Americans for Tax Reform spokesman, John Kartch, said the group has
“promoted intellectual and physical property rights as being key to
economic growth” when asked about the group's interest in SOPA.
“We have a problem with intellectual property being stolen online, and that we need to do something about it,” he said. “There's broad consensus that SOPA was not the way to do it, but we were involved urging changes to encourage greater protection for civil liberties and other improvements to the bills.”
Kartch also highlighted ATR's lobbying on the Student Success Act. ATR supported the “[reworking of] performance metrics," and allowing for more state-level deference on education funding decisions in the legislation, he told The Hill.
Although there has been a large increase in numbers this year over last, the organization's lobbying expenditures were much higher in previous years. ATR spent more than $1 million on lobbying each year from 2004 to 2009.

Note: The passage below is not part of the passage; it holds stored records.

## src/verilog/riscv_em_config.svh

```systemverilog
`ifndef RISCV_EM_CONFIG_SVH
`define RISCV_EM_CONFIG_SVH

// integer data path width, also the width of one data memory word
`define RISCV_EM_XLEN 64

// register file address width
`define RISCV_EM_RADDR_W 5

// data memory depth in XLEN words
`define RISCV_EM_DMEM_WORDS 256

`endif

```

## src/verilog/riscv_em_pkg.sv

```systemverilog
`include "riscv_em_config.svh"

package riscv_em_pkg;

  // major opcodes, bits [6:0] of the instruction word
  typedef enum logic [6:0] {
    OPC_OP     = 7'b0110011,
    OPC_OP_IMM = 7'b0010011,
    OPC_LUI    = 7'b0110111,
    OPC_JAL    = 7'b1101111,
    OPC_JALR   = 7'b1100111,
    OPC_LOAD   = 7'b0000011,
    OPC_STORE  = 7'b0100011
  } riscv_em_opcode_e;

  typedef enum logic [3:0] {
    ALU_ADD  = 4'd0,
    ALU_SUB  = 4'd1,
    ALU_AND  = 4'd2,
    ALU_OR   = 4'd3,
    ALU_XOR  = 4'd4,
    ALU_SLL  = 4'd5,
    ALU_SRL  = 4'd6,
    ALU_SRA  = 4'd7,
    ALU_SLT  = 4'd8,
    ALU_SLTU = 4'd9
  } riscv_em_aluop_e;

  typedef enum logic [1:0] {
    RES_ALU     = 2'd0,
    RES_MEM     = 2'd1,
    RES_PCPLUS4 = 2'd2,
    RES_IMM     = 2'd3
  } riscv_em_resultsrc_e;

  typedef struct packed {
    logic                          regw;
    logic                          memw;
    riscv_em_resultsrc_e           resultsrc;
    logic [1:0]                    storesrc;   // 0 byte .. 3 double
    logic [2:0]                    memext;     // load funct3
    riscv_em_aluop_e               aluop;
    logic                          alusrc;     // 1 selects the immediate
    logic [`RISCV_EM_RADDR_W-1:0]  rdaddr;
  } riscv_em_ctrl_t;

  // execute to memory payload
  typedef struct packed {
    logic                          memw;
    logic                          regw;
    riscv_em_resultsrc_e           resultsrc;
    logic [1:0]                    storesrc;
    logic [2:0]                    memext;
    logic [`RISCV_EM_XLEN-1:0]     pcplus4;
    logic [`RISCV_EM_XLEN-1:0]     result;
    logic [`RISCV_EM_XLEN-1:0]     storedata;
    logic [`RISCV_EM_RADDR_W-1:0]  rdaddr;
    logic [`RISCV_EM_XLEN-1:0]     imm;
    riscv_em_opcode_e              opcode;
    logic [31:0]                   inst;
  } riscv_em_em_t;

  // memory to writeback payload
  typedef struct packed {
    logic                          regw;
    logic [`RISCV_EM_RADDR_W-1:0]  rdaddr;
    logic [`RISCV_EM_XLEN-1:0]     wdata;
  } riscv_em_mw_t;

endpackage

```

## src/verilog/riscv_em_ctrl.sv

```systemverilog
`timescale 1ns/1ps
`include "riscv_em_config.svh"

module riscv_em_ctrl (
  input  logic [31:0]                    i_riscv_em_inst,
  output riscv_em_pkg::riscv_em_ctrl_t   o_riscv_em_ctrl,
  output logic [`RISCV_EM_XLEN-1:0]      o_riscv_em_imm,
  output riscv_em_pkg::riscv_em_opcode_e o_riscv_em_opcode
);

  import riscv_em_pkg::*;

  riscv_em_opcode_e              opcode;
  logic [2:0]                    funct3;
  logic [6:0]                    funct7;
  logic [`RISCV_EM_RADDR_W-1:0]  rd;
  logic                          alt_op;
  riscv_em_aluop_e               arith_op;
  logic                          wr_en;
  logic [`RISCV_EM_XLEN-1:0]     imm_i;
  logic [`RISCV_EM_XLEN-1:0]     imm_s;
  logic [`RISCV_EM_XLEN-1:0]     imm_u;
  logic [`RISCV_EM_XLEN-1:0]     imm_j;

  assign opcode = riscv_em_opcode_e'(i_riscv_em_inst[6:0]);
  assign funct3 = i_riscv_em_inst[14:12];
  assign funct7 = i_riscv_em_inst[31:25];
  assign rd     = i_riscv_em_inst[11:7];

  // for OP-IMM funct7[5] only counts on the right shifts, addi has no subtract form
  assign alt_op = funct7[5] & ((opcode == OPC_OP) | (funct3 == 3'b101));

  assign imm_i = {{(`RISCV_EM_XLEN-12){i_riscv_em_inst[31]}}, i_riscv_em_inst[31:20]};
  assign imm_s = {{(`RISCV_EM_XLEN-12){i_riscv_em_inst[31]}}, i_riscv_em_inst[31:25],
                  i_riscv_em_inst[11:7]};
  assign imm_u = {{(`RISCV_EM_XLEN-32){i_riscv_em_inst[31]}}, i_riscv_em_inst[31:12], 12'b0};
  assign imm_j = {{(`RISCV_EM_XLEN-21){i_riscv_em_inst[31]}}, i_riscv_em_inst[31],
                  i_riscv_em_inst[19:12], i_riscv_em_inst[20], i_riscv_em_inst[30:21], 1'b0};

  always_comb
  begin
    case (funct3)
      3'b000: arith_op = alt_op ? ALU_SUB : ALU_ADD;
      3'b001: arith_op = ALU_SLL;
      3'b010: arith_op = ALU_SLT;
      3'b011: arith_op = ALU_SLTU;
      3'b100: arith_op = ALU_XOR;
      3'b101: arith_op = alt_op ? ALU_SRA : ALU_SRL;
      3'b110: arith_op = ALU_OR;
      default: arith_op = ALU_AND;
    endcase
  end

  always_comb
  begin
    o_riscv_em_ctrl = '0;
    o_riscv_em_imm  = '0;
    wr_en           = 1'b0;
    o_riscv_em_ctrl.aluop     = ALU_ADD;
    o_riscv_em_ctrl.resultsrc = RES_ALU;
    case (opcode)
      OPC_OP:
      begin
        wr_en                 = 1'b1;
        o_riscv_em_ctrl.aluop = arith_op;
      end
      OPC_OP_IMM:
      begin
        wr_en                  = 1'b1;
        o_riscv_em_ctrl.aluop  = arith_op;
        o_riscv_em_ctrl.alusrc = 1'b1;
        o_riscv_em_imm         = imm_i;   // shifts take only the low six bits
      end
      OPC_LUI:
      begin
        wr_en                     = 1'b1;
        o_riscv_em_ctrl.resultsrc = RES_IMM;
        o_riscv_em_imm            = imm_u;
      end
      OPC_JAL:
      begin
        wr_en                     = 1'b1;
        o_riscv_em_ctrl.resultsrc = RES_PCPLUS4;
        o_riscv_em_imm            = imm_j;
      end
      OPC_JALR:
      begin
        wr_en                     = 1'b1;
        o_riscv_em_ctrl.resultsrc = RES_PCPLUS4;
        o_riscv_em_ctrl.alusrc    = 1'b1;
        o_riscv_em_imm            = imm_i;
      end
      OPC_LOAD:
      begin
        wr_en                     = 1'b1;
        o_riscv_em_ctrl.resultsrc = RES_MEM;
        o_riscv_em_ctrl.alusrc    = 1'b1;
        o_riscv_em_ctrl.memext    = funct3;
        o_riscv_em_imm            = imm_i;
      end
      OPC_STORE:
      begin
        o_riscv_em_ctrl.memw     = 1'b1;
        o_riscv_em_ctrl.alusrc   = 1'b1;
        o_riscv_em_ctrl.storesrc = funct3[1:0];
        o_riscv_em_imm           = imm_s;
      end
      default: ;   // unknown opcode runs as a bubble
    endcase
    o_riscv_em_ctrl.regw   = wr_en & (rd != '0);
    o_riscv_em_ctrl.rdaddr = rd;
  end

  assign o_riscv_em_opcode = opcode;

endmodule

```

## config.mk

```make
export PLATFORM = sky130hd
export DESIGN_NAME = riscv_em_ctrl
export DESIGN_NICKNAME = d
export VERILOG_FILES = /design/src/verilog/riscv_em_pkg.sv /design/src/verilog/riscv_em_ctrl.sv
export VERILOG_INCLUDE_DIRS = /design/src /design/src/verilog
export SDC_FILE = /design/constraint.sdc
export NUM_CORES = 1
export LEC_CHECK = 0
export BUFFER_PORTS_ARGS = -buffer_cell sky130_fd_sc_hd__buf_2
export CAP_MARGIN = 10
export CORE_MARGIN = 2
export CORE_UTILIZATION = 38
export DETAILED_ROUTE_END_ITERATION = 6
export PLACE_DENSITY = 0.9
export SYNTH_ARGS = -nofsm -noshare
export SYNTH_HDL_FRONTEND = slang
export SYNTH_SLANG_ARGS = --single-unit
```

## constraint.sdc

```tcl
create_clock -name vclk -period 5.35
set_input_delay 1.07 -clock vclk [all_inputs]
set_output_delay 1.07 -clock vclk [all_outputs]
set_load 0.02 [all_outputs]
```

==> impl_metrics.csv <==
group,metric,value,unit
layout,finalCoreUtilization,48.5,%
power,swShare,63.4,%
grt,grt_pass1_wl,4340,um
synth,ys_warn_count,0,
power,sequentialPowerShare,0,%
die,die_h,56.5,um
place,dpl_cell_area,1300,um^2
worst_setup_path,crit_path_start_kind,"primary input",
synth,synth_fp_nets,170,
synth,yosysSeqAreaShare,0,%
worst_setup_path,max_stage_delay,0.66,ns
hold_path,worstHoldPathType,"in2out",
grt,grt_max_degree,34,
timing,tns,0,ns
worst_setup_path,cp.buffers_inverters,2,
power,p_switching,0.0000461,W
worst_setup_path,worstSetupEndpointType,"output pin",
detailed_routing,drcViolationCount,0,
run,drv_cap,0,
worst_setup_path,crit_family,"compound AO/OA/AOI/OAI gates",
die,die-area,3190,um^2
worst_setup_path,crit_chain,"buf_2 > or2_2 > a2111oi_4 > o21a_1 > buf_2",
die,pin_count,122,
layout,area_growth,24.6,%
detailed_routing,vias,1185,
clock_network,cts_hold_buf,0,
layout,final_nets,241,
timing,fin_crit_sh,78.0,%
timing,fin_crit,4.17,ns
die,die_width,56.5,um
power,p_per_area,55.8,nW/um^2
place,io_buffers,122,
grt,grt_usage,15.9,%
detailed_routing,ant_nets,0,
power,combPwrFrac,100.0,%
power,p_clk_share,0,%
worst_setup_path,crit_start,"i_riscv_em_inst[6]",
timing,rsz0062_at_grt,"false",
die,rows,19,
timing,hold_violations,0,
timing,finalSetupViolations,0,
layout,stdcell_area,1300,um^2
detailed_routing,routed_wl,2930,um
grt,gr-total-overflow,0,
timing,setup_slack,1.18,ns
power,leakage,0.903,nW
timing,tightest_slew,0.693,ns
synth,synth_area,1050,um^2
layout,final_layout_size_suffix_gt1_share,66.2,%
detailed_routing,drtIter0Drc,12,
die,core,2690,um^2
layout,seq_cell_count,0,
power,finalPower,0.0000727,W
detailed_routing,drtPass1Iterations,4,
die,start_util,38.9,%
layout,multiInputGateArea,647,um^2
grt,first_global_vias,965,
grt,antenna_found_initial,0,
place,place_congestion,0.719,
place,pre_cts_slack,1.15,ns
power,p_int,0.0000266,W
timing,max_slew_margin,53.8,%
layout,fillers,303,
layout,clock_buffers,0,
synth,synth_cell_types,38,
detailed_routing,avgViaCountPerCell,4.98,
worst_setup_path,slowest_stage,"o21a_1",
clock_network,cts_resized,0,
status,status,"completed",
layout,seq_area,0,um^2
timing,max_freq,240,MHz
detailed_routing,wl_per_cell,12.3,um
power,peakVddDrop,0.0313,mV
timing,finalMaxSlewViolations,0,
worst_setup_path,crit_type,"in2out",
worst_setup_path,crit_required,4.28,ns
hold_path,min_from,"i_riscv_em_inst[8]",
synth,syn_inst,138,
worst_setup_path,crit_arrival,3.10,ns
layout,diodes,0,
worst_setup_path,cp_max_fo,33,
worst_setup_path,crit_top_cell,"buf_2",
synth,synth_area_per_cell,7.58,um^2
clock_network,post_cts_buffers,0,
kinds of logic (layout without fill, tap and decap cells):
family                 after synthesis  after routing  synth area share [%]
AOI/OAI and AO/OA                   39             39                  33.7
and+or+nand+nor                     43             43                  27.0
muxes                                1              1                  1.08
buffers and inverters               55            124                  38.2
cell type report:
type,instances,area share [%]
inverters,2,0.576
multi-input cells,83,49.6
well taps,31,2.98
repair buffers,122,46.8
synthesized netlist by cell type (all sizes together):
master | count | area, um^2
a21oi | 3 | 18.8
and3 | 4 | 25.0
a211oi | 1 | 12.5
nor3b | 3 | 22.5
clkbuf | 3 | 12.5
mux2 | 1 | 11.3
nand2 | 4 | 15.0
and2 | 10 | 62.6
buf | 50 | 379
o21ai | 3 | 15.0
or3 | 1 | 11.3
nand4b | 1 | 8.76
and4bb | 1 | 12.5
nor2 | 4 | 15.0
inv | 2 | 7.51
or2 | 1 | 6.26
nor2b | 3 | 18.8
nand4 | 1 | 6.26
a21boi | 1 | 7.51
or4 | 2 | 15.0
and4b | 1 | 10.0
and4 | 1 | 8.76
o21a | 3 | 22.5
a22o | 13 | 114
o2111ai | 1 | 8.76
and3b | 2 | 17.5
nor3 | 1 | 5.00
a21o | 11 | 90.1
nand3 | 2 | 15.0
a2111oi | 2 | 55.1
nand3b | 1 | 7.51
o2bb2ai | 1 | 8.76
routing by layer:
layer  part of all wire, %  GRT usage (%)  vias to the layer above
li1                      -              -                      592
met1                    42           19.7                      534
met2                    50           31.2                       59
met3                   8.0          0.691                        0
met4                     0          0.340                        0
met5                     0              0                        -
through the flow:
step / hold WS (ns) / std cells
CTS: 2.39 / 238
finish: 2.39 / 238
global route: 2.40 / 238
global placement: 2.38 / 238
detailed placement: 2.39 / 238
floorplan: 2.22 / 138
power by group through the flow:
stage | Sequential (W) | Combinational, W | Clock (W)
3_3_place_gp | 0 | 0.0000715 | 0
4_1_cts | 0 | 0.0000730 | 0
3_5_place_dp | 0 | 0.0000728 | 0
2_1_floorplan | 0 | 0.0000535 | 0
6_report | 0 | 0.0000727 | 0
5_1_grt | 0 | 0.0000783 | 0
path summary, 6_finish.rpt:
path | to | slack [ns] | cells past startpoint
setup / recovery | o_riscv_em_imm[32] | 1.18 | 5
hold / removal | o_riscv_em_ctrl[1] | 2.39 | 2
layout by cell type, fill, tap and decap left out, types with 3 or more instances in the layout:
master	instances
and2_1	10
nor3b_1	3
and3_1	4
o21a_1	3
nor2_1	4
buf_2	122
nand2_1	4
o21ai_0	3
a21o_2	6
nor2b_1	3
a22o_1	13
a21o_1	5
Note: power is estimated with default switching activity, not from simulation.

Norquist is widely known in politics for creating a pledge, which many public officials have signed, that officials will not raise taxes for any reason. He founded ATR on the no-new-taxes premise.

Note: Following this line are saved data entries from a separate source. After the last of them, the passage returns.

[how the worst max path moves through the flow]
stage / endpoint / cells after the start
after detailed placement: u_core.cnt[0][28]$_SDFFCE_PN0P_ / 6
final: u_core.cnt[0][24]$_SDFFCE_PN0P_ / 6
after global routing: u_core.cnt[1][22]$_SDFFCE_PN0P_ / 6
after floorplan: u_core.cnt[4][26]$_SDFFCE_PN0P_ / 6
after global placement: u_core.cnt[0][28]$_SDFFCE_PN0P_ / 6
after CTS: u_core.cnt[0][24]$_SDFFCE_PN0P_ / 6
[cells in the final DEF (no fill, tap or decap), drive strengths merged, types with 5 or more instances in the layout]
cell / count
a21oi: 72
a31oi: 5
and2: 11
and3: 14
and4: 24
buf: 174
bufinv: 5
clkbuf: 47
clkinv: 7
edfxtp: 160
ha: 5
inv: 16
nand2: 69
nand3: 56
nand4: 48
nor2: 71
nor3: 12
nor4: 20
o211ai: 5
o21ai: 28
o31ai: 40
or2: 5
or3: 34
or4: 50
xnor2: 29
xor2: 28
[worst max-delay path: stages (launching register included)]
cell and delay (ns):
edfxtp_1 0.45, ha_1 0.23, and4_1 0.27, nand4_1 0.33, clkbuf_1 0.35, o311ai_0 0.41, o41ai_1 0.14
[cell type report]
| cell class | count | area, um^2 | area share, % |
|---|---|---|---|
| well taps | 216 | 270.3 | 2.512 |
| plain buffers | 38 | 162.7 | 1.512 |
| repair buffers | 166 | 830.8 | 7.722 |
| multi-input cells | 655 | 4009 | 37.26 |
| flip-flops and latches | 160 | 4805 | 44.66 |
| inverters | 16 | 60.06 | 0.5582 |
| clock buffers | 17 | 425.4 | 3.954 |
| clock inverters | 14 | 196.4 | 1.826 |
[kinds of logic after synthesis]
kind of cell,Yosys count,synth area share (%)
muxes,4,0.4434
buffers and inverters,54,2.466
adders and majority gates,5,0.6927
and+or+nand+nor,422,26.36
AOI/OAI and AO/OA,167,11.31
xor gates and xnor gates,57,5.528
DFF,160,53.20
### src/rtl/mac_attach_pkg.sv
/*
  Shared widths, tuser field layout and register map for the MAC attachment block.
  Imported by every RTL file that needs a width or a register address.
*/
package mac_attach_pkg;

  // Stream geometry
  localparam int DATA_W  = 64;
  localparam int KEEP_W  = 8;
  localparam int TUSER_W = 128;
  localparam int TS_W    = 64;
  localparam int PORT_W  = 8;

  // Queue sizing
  localparam int FIFO_DEPTH      = 64;
  localparam int PTR_W           = 6;
  localparam int MAX_FRAME_BEATS = 16;

  // Statistics and register port
  localparam int CNT_W      = 32;
  localparam int REG_W      = 32;
  localparam int REG_ADDR_W = 8;

  localparam logic [REG_W-1:0] ID_VALUE      = 32'h0000_4D41;
  localparam logic [REG_W-1:0] VERSION_VALUE = 32'h0001_0000;
  localparam logic [REG_W-1:0] DEBUG_DEFAULT = 32'h0000_0000;

  // tuser layout, unlisted bits stay zero
  localparam int SRC_PORT_LO = 16;
  localparam int SRC_PORT_HI = 23;
  localparam int TS_LO       = 32;
  localparam int TS_HI       = 95;

  typedef enum logic [REG_ADDR_W-1:0] {
    ID           = 8'h00,
    VERSION      = 8'h04,
    RESET        = 8'h08,
    FLIP         = 8'h0C,
    DEBUG        = 8'h10,
    RX_MAC_PKTS  = 8'h14,
    RX_DROP_PKTS = 8'h18,
    RX_PIPE_PKTS = 8'h1C,
    TX_PIPE_PKTS = 8'h20,
    TX_MAC_PKTS  = 8'h24
  } reg_addr_e;

  typedef enum logic [1:0] {
    IDLE,
    ACK,
    RELEASE
  } reg_state_e;

endpackage
### src/rtl/stat_if.sv
/*
  Packet event pulses from both queues, counter values and the counter clear.
  The queues drive events, the counters count them and the registers read them.
*/
`timescale 1ns/1ps

interface stat_if;
  import mac_attach_pkg::*;

  // One-cycle event pulses
  logic             rx_mac_eop;
  logic             rx_drop;
  logic             rx_pipe_eop;
  logic             tx_pipe_eop;
  logic             tx_mac_eop;

  // Counter values, top bit is the sticky overflow flag
  logic [CNT_W-1:0] rx_mac_pkts;
  logic [CNT_W-1:0] rx_drop_pkts;
  logic [CNT_W-1:0] rx_pipe_pkts;
  logic [CNT_W-1:0] tx_pipe_pkts;
  logic [CNT_W-1:0] tx_mac_pkts;
  logic             clear;

  modport rx_q (output rx_mac_eop, rx_drop, rx_pipe_eop);
  modport tx_q (output tx_pipe_eop, tx_mac_eop);

  modport cnt (
    input  rx_mac_eop, rx_drop, rx_pipe_eop, tx_pipe_eop, tx_mac_eop, clear,
    output rx_mac_pkts, rx_drop_pkts, rx_pipe_pkts, tx_pipe_pkts, tx_mac_pkts
  );

  modport regs (
    input  rx_mac_pkts, rx_drop_pkts, rx_pipe_pkts, tx_pipe_pkts, tx_mac_pkts,
    output clear
  );

endinterface

### src/rtl/reg_access.sv
/*
  Four-phase req/ack register responder with the identity, test and counter registers.
  Each request is served once, on the edge that first samples req high.
*/
`timescale 1ns/1ps

module reg_access (
  input  logic                                  axis_aclk,
  input  logic                                  i_reset,
  input  logic                                  i_reg_req,
  input  logic                                  i_reg_wr,
  input  logic [mac_attach_pkg::REG_ADDR_W-1:0] i_reg_addr,
  input  logic [mac_attach_pkg::REG_W-1:0]      i_reg_wdata,
  output logic                                  o_reg_ack,
  output logic [mac_attach_pkg::REG_W-1:0]      o_reg_rdata,
  stat_if.regs                                  stat
);
  import mac_attach_pkg::*;

  reg_state_e       state;
  logic [REG_W-1:0] flip_q;
  logic [REG_W-1:0] debug_q;
  logic [REG_W-1:0] rd_val;
  logic             access;
  logic             clear_q;

  // A request seen while ack is low starts a new access
  assign access     = i_reg_req && (state != ACK);
  assign o_reg_ack  = (state == ACK);
  assign stat.clear = clear_q;

  // ----------------------------------------
  // Read mux
  // ----------------------------------------
  always_comb begin
    case (reg_addr_e'(i_reg_addr))
      ID:           rd_val = ID_VALUE;
      VERSION:      rd_val = VERSION_VALUE;
      FLIP:         rd_val = ~flip_q;
      DEBUG:        rd_val = DEBUG_DEFAULT + debug_q;
      RX_MAC_PKTS:  rd_val = stat.rx_mac_pkts;
      RX_DROP_PKTS: rd_val = stat.rx_drop_pkts;
      RX_PIPE_PKTS: rd_val = stat.rx_pipe_pkts;
      TX_PIPE_PKTS: rd_val = stat.tx_pipe_pkts;
      TX_MAC_PKTS:  rd_val = stat.tx_mac_pkts;
      default:      rd_val = '0;
    endcase
  end

  // ----------------------------------------
  // Handshake FSM and write side
  // ----------------------------------------
  always_ff @(posedge axis_aclk) begin
    if (i_reset) begin
      state   <= IDLE;
      flip_q  <= '0;
      debug_q <= '0;
      clear_q <= 1'b0;
    end else begin
      clear_q <= access && i_reg_wr && (i_reg_addr == RESET) && i_reg_wdata[0];
      case (state)
        ACK: begin
          if (!i_reg_req) begin
            state <= RELEASE;
          end
        end
        default: begin
          state <= i_reg_req ? ACK : IDLE;
        end
      endcase
      if (access && i_reg_wr) begin
        case (reg_addr_e'(i_reg_addr))
          FLIP:    flip_q  <= i_reg_wdata;
          DEBUG:   debug_q <= i_reg_wdata;
          default: ;
        endcase
      end
    end
  end

  always_ff @(posedge axis_aclk) begin
    if (access && !i_reg_wr) begin
      o_reg_rdata <= rd_val;
    end
  end

endmodule

### src/flat_wrapper.sv
// flat-port wrapper written by rule: the top's interface ports become plain ports
module reg_access_flat import mac_attach_pkg::*;
  (axis_aclk, i_reset, i_reg_req, i_reg_wr, i_reg_addr, i_reg_wdata, o_reg_ack, o_reg_rdata, stat_rx_mac_pkts, stat_rx_drop_pkts, stat_rx_pipe_pkts, stat_tx_pipe_pkts, stat_tx_mac_pkts, stat_clear);
  stat_if stat_i ();
  input  logic axis_aclk;
  input  logic i_reset;
  input  logic i_reg_req;
  input  logic i_reg_wr;
  input  logic [mac_attach_pkg::REG_ADDR_W-1:0] i_reg_addr;
  input  logic [mac_attach_pkg::REG_W-1:0] i_reg_wdata;
  output logic o_reg_ack;
  output logic [mac_attach_pkg::REG_W-1:0] o_reg_rdata;
  input wire logic [$bits(stat_i.rx_mac_pkts)-1:0] stat_rx_mac_pkts;
  input wire logic [$bits(stat_i.rx_drop_pkts)-1:0] stat_rx_drop_pkts;
  input wire logic [$bits(stat_i.rx_pipe_pkts)-1:0] stat_rx_pipe_pkts;
  input wire logic [$bits(stat_i.tx_pipe_pkts)-1:0] stat_tx_pipe_pkts;
  input wire logic [$bits(stat_i.tx_mac_pkts)-1:0] stat_tx_mac_pkts;
  output wire logic [$bits(stat_i.clear)-1:0] stat_clear;
  assign stat_i.rx_mac_pkts = stat_rx_mac_pkts;
  assign stat_i.rx_drop_pkts = stat_rx_drop_pkts;
  assign stat_i.rx_pipe_pkts = stat_rx_pipe_pkts;
  assign stat_i.tx_pipe_pkts = stat_tx_pipe_pkts;
  assign stat_i.tx_mac_pkts = stat_tx_mac_pkts;
  assign stat_clear = stat_i.clear;
  reg_access u_core (.axis_aclk(axis_aclk), .i_reset(i_reset), .i_reg_req(i_reg_req), .i_reg_wr(i_reg_wr), .i_reg_addr(i_reg_addr), .i_reg_wdata(i_reg_wdata), .o_reg_ack(o_reg_ack), .o_reg_rdata(o_reg_rdata), .stat(stat_i));
endmodule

The pledge has no expiration date, so Norquist works to hold members who signed it as early as the 1980s to their promise. The long list of prominent pledge signers has made Norquist one of the key forces pushing Congress on tax policy during budget battles.
At least 279 members of Congress have signed the pledge. That includes almost every Republican in the House and Senate, and three Democrats.
Presumptive GOP presidential nominee Mitt Romney is also a tax pledge participant, as The Hill has reported.